## Task prompt
Go to the line containing "export SDC_FILE = /design/flow/constraint.sdc" in the records below and print it and every following line exactly, on through the line containing "set_output_delay 2.2000 -clock", then stop.

[Stored items]
* * * * * * * * *
Context: an optimization exercise on an open-source flow, tuned for small area, a short achievable clock period and few clock cycles. The choices shown serve that exercise and are no tape-out recipe.
Where RTL was checked, it was by simulation tests only, not by an equivalence proof against the original.
The RTL of run 3 was laid out without a check of its function.

==> design/flow/config.mk <==
export PLATFORM = sky130hd
export DESIGN_NAME = sha256_block
export DESIGN_NICKNAME = sha256_block
export VERILOG_FILES = /design/flow/design.v
export SDC_FILE = /design/flow/constraint.sdc
export NUM_CORES = 4
export LEC_CHECK = 0
export ABC_AREA = 1
export ABC_CLOCK_PERIOD_IN_PS = 3500
export CAP_MARGIN = 20
export CORE_MARGIN = 2
export CORE_UTILIZATION = 40
export PLACE_DENSITY = 0.6
export SLEW_MARGIN = 20
==> design/flow/constraint.sdc <==
create_clock -name core_clock -period 11.0 [get_ports {clk}]
set_input_delay 2.2000 -clock core_clock [delete_from_list [all_inputs] [get_ports {clk}]]
set_output_delay 2.2000 -clock core_clock [all_outputs]
set_load 0.01 [all_outputs]
==> design/flow/design.v <==
module sha256_block (
    input  wire         clk,
    input  wire         rst_n,
    input  wire         in_valid,
    output wire         in_ready,
    input  wire         in_first,    
    input  wire [511:0] in_block,    
    output reg          out_valid,
    output wire [255:0] out_digest   
);
    localparam [31:0] IV_A = 32'h6a09e667, IV_B = 32'hbb67ae85,
                      IV_C = 32'h3c6ef372, IV_D = 32'ha54ff53a,
                      IV_E = 32'h510e527f, IV_F = 32'h9b05688c,
                      IV_G = 32'h1f83d9ab, IV_H = 32'h5be0cd19;
    localparam [31:0] K_0 = 32'h428a2f98;
    function [31:0] kconst;
        input [5:0] i;
        begin
            case (i)
                6'd0:  kconst = 32'h428a2f98; 6'd1:  kconst = 32'h71374491;
                6'd2:  kconst = 32'hb5c0fbcf; 6'd3:  kconst = 32'he9b5dba5;
                6'd4:  kconst = 32'h3956c25b; 6'd5:  kconst = 32'h59f111f1;
                6'd6:  kconst = 32'h923f82a4; 6'd7:  kconst = 32'hab1c5ed5;
                6'd8:  kconst = 32'hd807aa98; 6'd9:  kconst = 32'h12835b01;
                6'd10: kconst = 32'h243185be; 6'd11: kconst = 32'h550c7dc3;
                6'd12: kconst = 32'h72be5d74; 6'd13: kconst = 32'h80deb1fe;
                6'd14: kconst = 32'h9bdc06a7; 6'd15: kconst = 32'hc19bf174;
                6'd16: kconst = 32'he49b69c1; 6'd17: kconst = 32'hefbe4786;
                6'd18: kconst = 32'h0fc19dc6; 6'd19: kconst = 32'h240ca1cc;
                6'd20: kconst = 32'h2de92c6f; 6'd21: kconst = 32'h4a7484aa;
                6'd22: kconst = 32'h5cb0a9dc; 6'd23: kconst = 32'h76f988da;
                6'd24: kconst = 32'h983e5152; 6'd25: kconst = 32'ha831c66d;
                6'd26: kconst = 32'hb00327c8; 6'd27: kconst = 32'hbf597fc7;
                6'd28: kconst = 32'hc6e00bf3; 6'd29: kconst = 32'hd5a79147;
                6'd30: kconst = 32'h06ca6351; 6'd31: kconst = 32'h14292967;
                6'd32: kconst = 32'h27b70a85; 6'd33: kconst = 32'h2e1b2138;
                6'd34: kconst = 32'h4d2c6dfc; 6'd35: kconst = 32'h53380d13;
                6'd36: kconst = 32'h650a7354; 6'd37: kconst = 32'h766a0abb;
                6'd38: kconst = 32'h81c2c92e; 6'd39: kconst = 32'h92722c85;
                6'd40: kconst = 32'ha2bfe8a1; 6'd41: kconst = 32'ha81a664b;
                6'd42: kconst = 32'hc24b8b70; 6'd43: kconst = 32'hc76c51a3;
                6'd44: kconst = 32'hd192e819; 6'd45: kconst = 32'hd6990624;
                6'd46: kconst = 32'hf40e3585; 6'd47: kconst = 32'h106aa070;
                6'd48: kconst = 32'h19a4c116; 6'd49: kconst = 32'h1e376c08;
                6'd50: kconst = 32'h2748774c; 6'd51: kconst = 32'h34b0bcb5;
                6'd52: kconst = 32'h391c0cb3; 6'd53: kconst = 32'h4ed8aa4a;
                6'd54: kconst = 32'h5b9cca4f; 6'd55: kconst = 32'h682e6ff3;
                6'd56: kconst = 32'h748f82ee; 6'd57: kconst = 32'h78a5636f;
                6'd58: kconst = 32'h84c87814; 6'd59: kconst = 32'h8cc70208;
                6'd60: kconst = 32'h90befffa; 6'd61: kconst = 32'ha4506ceb;
                6'd62: kconst = 32'hbef9a3f7; default: kconst = 32'hc67178f2;
            endcase
        end
    endfunction
    function [63:0] csa;
        input [31:0] x, y, z;
        begin
            csa = {x ^ y ^ z, ((x & y) | (x & z) | (y & z)) << 1};
        end
    endfunction
    reg  [6:0]  t;           
    reg         ready;       
    reg         fin;         
    reg         rot;         
    reg         add_en;      
    reg         ld_iv;       
    assign in_ready = ready;
    reg [31:0] a, b, c, d, e, f, g, hh;
    reg [31:0] w [0:15];           
    reg [31:0] ps, pc;             
    reg [31:0] qa0, qa1, qa2, qa3;  
    reg [31:0] qe0, qe1, qe2, qe3;  
    assign out_digest = {qa0, qa3, qa2, qa1, qe0, qe3, qe2, qe1};
    wire [31:0] sum_a  = qa0 + (add_en ? a : 32'd0);
    wire [31:0] sum_e  = qe0 + (add_en ? e : 32'd0);
    wire [31:0] st_a = in_first ? IV_A : sum_a;
    wire [31:0] st_b = in_first ? IV_B : qa3;
    wire [31:0] st_c = in_first ? IV_C : qa2;
    wire [31:0] st_d = in_first ? IV_D : qa1;
    wire [31:0] st_e = in_first ? IV_E : sum_e;
    wire [31:0] st_f = in_first ? IV_F : qe3;
    wire [31:0] st_g = in_first ? IV_G : qe2;
    wire [31:0] st_h = in_first ? IV_H : qe1;
    wire [31:0] s1  = {e[5:0], e[31:6]} ^ {e[10:0], e[31:11]} ^ {e[24:0], e[31:25]};
    wire [31:0] ch  = (e & f) ^ (~e & g);
    wire [31:0] s0  = {a[1:0], a[31:2]} ^ {a[12:0], a[31:13]} ^ {a[21:0], a[31:22]};
    wire [31:0] maj = (a & b) | (a & c) | (b & c);
    wire [63:0] ca1 = csa(ps, pc, ch);
    wire [63:0] ca2 = csa(s1, s0, maj);
    wire [63:0] ca3 = csa(ca1[63:32], ca1[31:0], ca2[63:32]);
    wire [63:0] ca4 = csa(ca3[63:32], ca3[31:0], ca2[31:0]);
    wire [31:0] a_new = ca4[63:32] + ca4[31:0];
    wire [63:0] ce1 = csa(ps, pc, d);
    wire [63:0] ce2 = csa(ce1[63:32], ce1[31:0], ch);
    wire [63:0] ce3 = csa(ce2[63:32], ce2[31:0], s1);
    wire [31:0] e_new = ce3[63:32] + ce3[31:0];
    wire [31:0] ws0 = {w[1][6:0], w[1][31:7]} ^ {w[1][17:0], w[1][31:18]} ^ (w[1] >> 3);
    wire [31:0] ws1 = {w[14][16:0], w[14][31:17]} ^ {w[14][18:0], w[14][31:19]} ^ (w[14] >> 10);
    wire [63:0] cw1 = csa(ws1, w[9], ws0);
    wire [63:0] cw2 = csa(cw1[63:32], cw1[31:0], w[0]);
    wire [31:0] w_new = cw2[63:32] + cw2[31:0];
    wire [63:0] p_ld  = csa(st_h, K_0, in_block[511:480]);
    wire [63:0] p_run = csa(g, kconst(t[5:0] + 6'd1), w[1]);
    integer i;
    always @(posedge clk) begin
        if (!rst_n) begin
            ready     <= 1'b1;
            fin       <= 1'b0;
            rot       <= 1'b0;
            add_en    <= 1'b0;
            ld_iv     <= 1'b0;
            out_valid <= 1'b0;
        end else begin
            out_valid <= fin;
            if (ready) begin
                ready  <= !in_valid;
                fin    <= 1'b0;
                rot    <= 1'b0;
                add_en <= 1'b0;
                ld_iv  <= in_valid && in_first;
            end else begin
                ready  <= (t == 7'd63);
                fin    <= (t == 7'd63);
                rot    <= (t >= 7'd59) && (t <= 7'd62);
                add_en <= (t >= 7'd60);
                ld_iv  <= 1'b0;
            end
        end
    end
    always @(posedge clk) begin
        if (ready) t <= 7'd0;
        else       t <= t + 7'd1;
    end
    always @(posedge clk) begin
        if (ready) begin
            {a, b, c, d, e, f, g, hh} <= {st_a, st_b, st_c, st_d, st_e, st_f, st_g, st_h};
            for (i = 0; i < 16; i = i + 1)
                w[i] <= in_block[511 - 32*i -: 32];
            {ps, pc} <= p_ld;
        end else begin
            hh <= g;
            g  <= f;
            f  <= e;
            e  <= e_new;
            d  <= c;
            c  <= b;
            b  <= a;
            a  <= a_new;
            for (i = 0; i < 15; i = i + 1)
                w[i] <= w[i + 1];
            w[15] <= w_new;
            {ps, pc} <= p_run;
        end
    end
    always @(posedge clk) begin
        if (ld_iv) begin
            {qa0, qa1, qa2, qa3} <= {IV_A, IV_D, IV_C, IV_B};
            {qe0, qe1, qe2, qe3} <= {IV_E, IV_H, IV_G, IV_F};
        end else if (rot) begin
            {qa0, qa1, qa2, qa3} <= {qa1, qa2, qa3, sum_a};
            {qe0, qe1, qe2, qe3} <= {qe1, qe2, qe3, sum_e};
        end else if (fin) begin
            qa0 <= sum_a;
            qe0 <= sum_e;
        end
    end
endmodule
* * * * * * * * *
## Exercise response
export SDC_FILE = /design/flow/constraint.sdc
export NUM_CORES = 4
export LEC_CHECK = 0
export ABC_AREA = 1
export ABC_CLOCK_PERIOD_IN_PS = 3500
export CAP_MARGIN = 20
export CORE_MARGIN = 2
export CORE_UTILIZATION = 40
export PLACE_DENSITY = 0.6
export SLEW_MARGIN = 20
==> design/flow/constraint.sdc <==
create_clock -name core_clock -period 11.0 [get_ports {clk}]
set_input_delay 2.2000 -clock core_clock [delete_from_list [all_inputs] [get_ports {clk}]]
set_output_delay 2.2000 -clock core_clock [all_outputs]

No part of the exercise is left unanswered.